◆ **SUPPLIED DATA**:
### run.sh
#!/bin/bash
# OpenROAD 26Q1-2900-gdf79404cd8, Yosys 0.63+post, stock flow scripts
make -C /OpenROAD-flow-scripts/flow DESIGN_CONFIG=/design/flow/config.mk WORK_HOME=/design/flow/orfs finish
### config.mk
export PLATFORM = sky130hd
export DESIGN_NAME = davis_240
export DESIGN_NICKNAME = davis_240
export VERILOG_FILES = /design/flow/design.v
export SDC_FILE = /design/flow/constraint.sdc
export NUM_CORES = 4
export LEC_CHECK = 1
export CORE_UTILIZATION = 30
### constraint.sdc
current_design davis_240

set clk_period 8.2
set clk_io_pct 0.2

create_clock -name clk0 -period $clk_period [get_ports {clk}]

set non_clock_inputs [all_inputs -no_clocks]
set_input_delay [expr $clk_period * $clk_io_pct] -clock clk0 $non_clock_inputs
set_output_delay [expr $clk_period * $clk_io_pct] -clock clk0 [all_outputs]
### design.v
module davis_240(
input wire clk,
input wire[8:0]AER_bus,
input wire REQ,
input wire SEL,
input wire [31:0] time_stamp,
output wire ACK,
output reg [31:0]data_out,
output reg [31:0]data_out_time     
    );
wire [7:0]AER_Y;
wire [8:0]AER_X;
reg ack = 1'b1;
reg [8:0]X_addr_p = 9'b000000000;
reg [7:0]Y_addr = 0;
reg [31:0]counter = 0;
reg [31:0]counter1 = 0;
reg [31:0]time_r = 0;
reg x_done = 0;
reg y_done = 0;
assign ACK = ack;
assign AER_Y[0] = AER_bus[0];
assign AER_Y[1] = AER_bus[1];
assign AER_Y[2] = AER_bus[2];
assign AER_Y[3] = AER_bus[3];
assign AER_Y[4] = AER_bus[4];
assign AER_Y[5] = AER_bus[5];
assign AER_Y[6] = AER_bus[6];
assign AER_Y[7] = AER_bus[7];
assign AER_X[0] = AER_bus[0];
assign AER_X[1] = AER_bus[1];
assign AER_X[2] = AER_bus[2];
assign AER_X[3] = AER_bus[3];
assign AER_X[4] = AER_bus[4];
assign AER_X[5] = AER_bus[5];
assign AER_X[6] = AER_bus[6];
assign AER_X[7] = AER_bus[7];
assign AER_X[8] = AER_bus[8];
reg temp_sel = 0;  always @(posedge clk) begin temp_sel <= SEL; end
reg SEL_synq = 0;  always @(posedge clk) begin SEL_synq <= temp_sel; end
reg temp = 0;  always @(posedge clk) begin temp <= REQ; end
reg REQ_synq = 0;  always @(posedge clk) begin REQ_synq <= temp; end
reg [8:0]temp_data = 9'b000000000;  always @(posedge clk) begin temp_data <= AER_bus; end
reg [8:0]AER_bus_synq = 9'b000000000;  always @(posedge clk) begin AER_bus_synq <= temp_data; end
reg x_flag = 0;
reg y_flag = 0;
reg all_done = 0;
reg INIT = 0;
reg init_flag = 0;
reg [31:0]init_counter = 0;
always @(posedge clk)
begin
    if ((REQ_synq == 0)&&(SEL_synq == 0)) begin
        INIT <= 1;
    end else begin
    end
end
always @(posedge clk)
begin
    if ((REQ_synq == 0)&&(SEL_synq == 0)) begin
        if (counter == 10'h10) begin  
            counter <= 0;
            ack <= 0;
            y_done <= 1;
            Y_addr <= AER_Y;
        end else begin
            counter <= counter +1;
        end
    end else if ((REQ_synq == 0)&&(SEL_synq == 1)) begin
        if (counter1 == 10'h10) begin  
            counter1 <=0;
            ack <= 0;
            X_addr_p <= AER_X;
            time_r <= time_stamp;
            x_done <= 1;
         end else begin
            counter1 <= counter1 + 1;
         end
    end else if (REQ_synq == 1) begin
        y_done <= 0;
        x_done <= 0;
        ack <=1;
    end else begin end
end
always @(posedge x_done)
begin
    data_out[7:0] <= Y_addr;
    data_out[16:8] <= X_addr_p;
    data_out[31:17] <= 0;
    data_out_time[31:0] <= time_r;
end
endmodule
==> run summary <==
Results of the run.

The I/O pin count is about 110. Once the clock tree was built, the setup fixing pass inserted 0 buffers. Per the post-synthesis report, the number of cells in the design is 403. The tally of nets with antenna violations remaining after routing is 0. In the post-route analysis, the smallest setup slack over all paths is about 5400 ps. The highest clock rate this design can be run at is ~350 MHz. The kind of cell with the highest combined delay along the critical path is buffers and inverters.

Per the OpenROAD floorplan log, the area of the die is between 20,000 and 25,000 sq um. Yosys attributes the largest share of cell area to sky130_fd_sc_hd__edfxtp_1 56%, sky130_fd_sc_hd__dfxtp_1 17%, sky130_fd_sc_hd__xnor2_1 6.4%, sky130_fd_sc_hd__nand4_1 2.1%, sky130_fd_sc_hd__xor2_1 2.1%. By instance count, the leading cell after synthesis is sky130_fd_sc_hd__edfxtp_1. The average routed wire per standard cell is roughly 13 microns.

The final timing report lists clock skew as 9.62 ps. The detailed-placement wirelength estimate is between 7000 and 8000 microns. The highest supply drop recorded on VDD is roughly 0.000091 V. The number of remaining DRC errors is 0. The category of the worst setup path launch point is a flip-flop. The number of cells reported by Yosys stat comes to about 400. The initial antenna violation count is 0. The total chip power is roughly 1.5 mW. The remaining global-route overflow is 0. The adder and majority gate portion of the synthesized area is less than 1%. The largest net degree at the start of global routing is roughly 50. The script computed the net switching share of total power as about 20%. The setup violation total in the final timing report is 0.

The clock transition at the registers of the reported paths is approximately 50 ps. Per the TritonCTS log, the buffer count is 17. Combinational cells account for 3.6% of the total power.

The share of synthesized area occupied by flip-flops and latches is ~73%. OpenSTA lists the critical path startpoint as ack. The area recorded from the Yosys report for this design is roughly 6000 sq um. The count of distinct cell types in the synthesized netlist is 34. The data required time of the critical path is between 6000 and 7000 ps. The number of global-route vias before repair is between 3k and 4k.

The number of buffers on the longest clock path is 2. The simple-gate share of the synthesized area is ~14%. The timer found 49 register pins that no clock reaches; their paths are not timed. The H-tree depth is 4. The number of vias per cell is 4.34. The final core area utilization is between 30% and 40%. The number of warnings reported in the yosys synthesis log is 1.

Setup repair after global routing left no endpoint under its margin. The global-route usage over all layers is ~11%. The final count of hold timing violations is 0.

The logs give a warning total of 27. STA classifies the critical path endpoint as an output port. The post-synthesis instance area is between 6000 and 7000 sq um. In this run, synthesis inferred between 100 and 150 flip-flops with an integrated enable. The diode insertion count for antenna repair is 0. The share of synthesized area in the top cell type comes to 56.0%. The net switching power in the latest report is around 0.31 mW. In this run, synthesis produced a sequential element count of 168.

The prevailing logic family in the synthesized netlist is simple AND/OR/NAND/NOR gates. The core outline area is 20,200 sq um. Adding up every negative setup slack in the final design gives 0 ps. The layout overhead on the synthesized area is 29.8%. The placer's final routability congestion estimate is roughly 0.87. The number of buffers and inverters on the critical path is 1. The routed wire length is ~11,000 microns. Max fanout on the critical path was recorded as 1. The wire length of the first global-routing pass is ~18,000 microns. The synthesized-area fraction occupied by ao, oa, aoi and oai cells is 0.325%. Max-cap violations in this run came to 0. The post-synthesis async set-or-reset flop share is 0%. The mean cell area of the mapped netlist is approximately 15 sq um. The vertical die dimension is around 150 microns. The buffer cell driving the clock tree root is sky130_fd_sc_hd__clkbuf_16. The iteration count recorded for the first detailed-route pass is 15.

The dominant cell type by area after synthesis is sky130_fd_sc_hd__edfxtp_1. Per STA, the worst path is made up of clkdlybuf4s50_1. The number of fill cells is between 1.5k and 2k. The multiplexer share of the synthesized area is 0%.

The transition time at the pin with the least slew margin is ~710 ps. The leakage dissipation is roughly 2.8 nW. In the finished design, the share of the clock period the worst path needs comes to between 30% and 40%.

The shortest clock period the worst path allows after layout is about 2800 ps. The floorplan core density is between 30% and 40%. The kind of critical path is flip-flop to output port. The area fraction in xor and xnor cells is around 8.5%. The headroom to the max-slew limit is 52.5%. The final count of pins violating max slew is 0. 98 endpoints have no timing constraint. The run finished with clean final reports. The critical register-to-register path startpoint is counter1[0].

The post-route netlist has between 10 and 15% of its cells at a drive strength greater than 1. The buffer_ports step reported a buffer count of around 93. The highest cell delay on the worst timing path is approximately 460 ps. The share of total power dissipated in the clock network is 49.2%. The die boundary width is 145 microns. In this run the worst hold path is classified as flip-flop to flip-flop.

The main flop type after synthesis is sky130_fd_sc_hd__edfxtp_1. The clock latency on the worst-skew pair is 400 ps. The number of gates resized after CTS was 0. The sequential power share is a little under half.

The final route contains 3,471 vias. The startpoint identified for the worst hold timing path is temp_sel. Counting instances in the post-synthesis netlist gives the leading cell types as 115 x sky130_fd_sc_hd__edfxtp_1, 53 x sky130_fd_sc_hd__dfxtp_1, 45 x sky130_fd_sc_hd__xnor2_1, 26 x sky130_fd_sc_hd__nand3_1, 21 x sky130_fd_sc_hd__nand4_1.

The number of DRC markers in iteration 0 is just under 200. The worst slack at placement is ~5800 ps. The critical path data arrival time is roughly 1200 ps. For this design, the CTS-stage hold fixing added 0 buffers.

The cell-internal power is between 1 and 1.5 mW. The critical path's slowest cell is sky130_fd_sc_hd__clkdlybuf4s50_1. Dividing total power by cell area gives a power density of between 150 and 200 nW/um^2.

The clock tree from TritonCTS is built. The count of standard-cell rows is roughly 52.
==> power by group through the flow <==
| stage | Combinational, mW | Clock [mW] | Sequential (mW) |
|---|---|---|---|
| after CTS | 0.0562 | 0.769 | 0.719 |
| after global routing | 0.0613 | 0.795 | 0.722 |
| final | 0.0549 | 0.749 | 0.719 |
==> metrics by stage <==
stage	hold slack (ps)	area, sq um	std cells
floorplan	310	6220	417
global placement	312	7400	767
detailed placement	312	7400	767
CTS	325	8000	799
global route	344	8000	799
finish	326	8000	799
==> cell families (layout without fill, tap and decap cells) <==
kind of cell    Yosys count  count (layout)
buf+inv                  27             139
fa+ha+maj                 4               4
other cells               1              15
simple gates            140             140
flops                   168             168
xor+xnor                 60              60
compound gates            3               3
==> layout make-up <==
cell class	count	area [sq um]	share of cell area (%)
multi-input cells	222	1550	19.3
repair buffers	98	968	12.1
clock inverters	14	173	2.16
well taps	270	338	4.22
clock buffers	18	429	5.36
flip-flops and latches	168	4510	56.4
inverters	9	33.8	0.422
==> registers in the layout (all words and copies together) (netlist names) <==
register and count:
Y_addr 8, data_out_time 32, x_done 1, temp_sel 1
ack 1, counter 32, time_r 32, temp 1
counter1 32, data_out 17, SEL_synq 1, X_addr_p 9
REQ_synq 1
==> cell usage in the layout, fill, tap and decap left out, types with 2 or more instances in the layout <==
| master | count |
|---|---|
| sky130_fd_sc_hd__nor3_2 | 2 |
| sky130_fd_sc_hd__xnor2_1 | 45 |
| sky130_fd_sc_hd__nor4_1 | 14 |
| sky130_fd_sc_hd__or2_2 | 2 |
| sky130_fd_sc_hd__nor2b_1 | 3 |
| sky130_fd_sc_hd__buf_4 | 5 |
| sky130_fd_sc_hd__edfxtp_1 | 115 |
| sky130_fd_sc_hd__inv_6 | 4 |
| sky130_fd_sc_hd__bufinv_16 | 3 |
| sky130_fd_sc_hd__dfxtp_1 | 53 |
| sky130_fd_sc_hd__and4_1 | 4 |
| sky130_fd_sc_hd__and3_1 | 5 |
| sky130_fd_sc_hd__nand3_1 | 26 |
| sky130_fd_sc_hd__xor2_1 | 15 |
| sky130_fd_sc_hd__ha_1 | 4 |
| sky130_fd_sc_hd__nand2_1 | 15 |
| sky130_fd_sc_hd__clkbuf_16 | 17 |
| sky130_fd_sc_hd__nor2_1 | 20 |
| sky130_fd_sc_hd__clkdlybuf4s50_1 | 93 |
| sky130_fd_sc_hd__nor3_1 | 5 |
| sky130_fd_sc_hd__inv_1 | 9 |
| sky130_fd_sc_hd__conb_1 | 15 |
| sky130_fd_sc_hd__nor4b_1 | 3 |
| sky130_fd_sc_hd__nand4_1 | 21 |
| sky130_fd_sc_hd__clkinv_2 | 2 |
| sky130_fd_sc_hd__nor4_4 | 4 |
| sky130_fd_sc_hd__clkinv_4 | 3 |
| sky130_fd_sc_hd__nand4_2 | 7 |
==> final timing paths <==
check	cells past startpoint	to	slack [ps]
hold reg to reg	0	SEL_synq	330
setup / recovery	1	ACK	5380
setup reg to reg	7	time_r[4]	5730
hold / removal	0	SEL_synq	330
==> layer usage <==
metal / GRT usage (%) / vias to the layer above / wire (microns)
met5: 0 / - / 0
met4: 1.58 / 0 / 32
met3: 3.62 / 5 / 869
met2: 15.8 / 138 / 4680
met1: 17.7 / 1639 / 5170
li1: - / 1689 / -
Power figures rest on the tool's default switching activity, not on a simulated workload.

◆ **ASSIGNMENT**:
An exact repeat of the lines from the one containing "sky130_fd_sc_hd__clkbuf_16 | 17 |" through the final line of the entries is the whole answer.

◆ **ANSWER SPACE**:
| sky130_fd_sc_hd__clkbuf_16 | 17 |
| sky130_fd_sc_hd__nor2_1 | 20 |
| sky130_fd_sc_hd__clkdlybuf4s50_1 | 93 |
| sky130_fd_sc_hd__nor3_1 | 5 |
| sky130_fd_sc_hd__inv_1 | 9 |
| sky130_fd_sc_hd__conb_1 | 15 |
| sky130_fd_sc_hd__nor4b_1 | 3 |
| sky130_fd_sc_hd__nand4_1 | 21 |
| sky130_fd_sc_hd__clkinv_2 | 2 |
| sky130_fd_sc_hd__nor4_4 | 4 |
| sky130_fd_sc_hd__clkinv_4 | 3 |
| sky130_fd_sc_hd__nand4_2 | 7 |
==> final timing paths <==
check	cells past startpoint	to	slack [ps]
hold reg to reg	0	SEL_synq	330
setup / recovery	1	ACK	5380
setup reg to reg	7	time_r[4]	5730
hold / removal	0	SEL_synq	330
==> layer usage <==
metal / GRT usage (%) / vias to the layer above / wire (microns)
met5: 0 / - / 0
met4: 1.58 / 0 / 32
met3: 3.62 / 5 / 869
met2: 15.8 / 138 / 4680
met1: 17.7 / 1639 / 5170
li1: - / 1689 / -
Power figures rest on the tool's default switching activity, not on a simulated workload.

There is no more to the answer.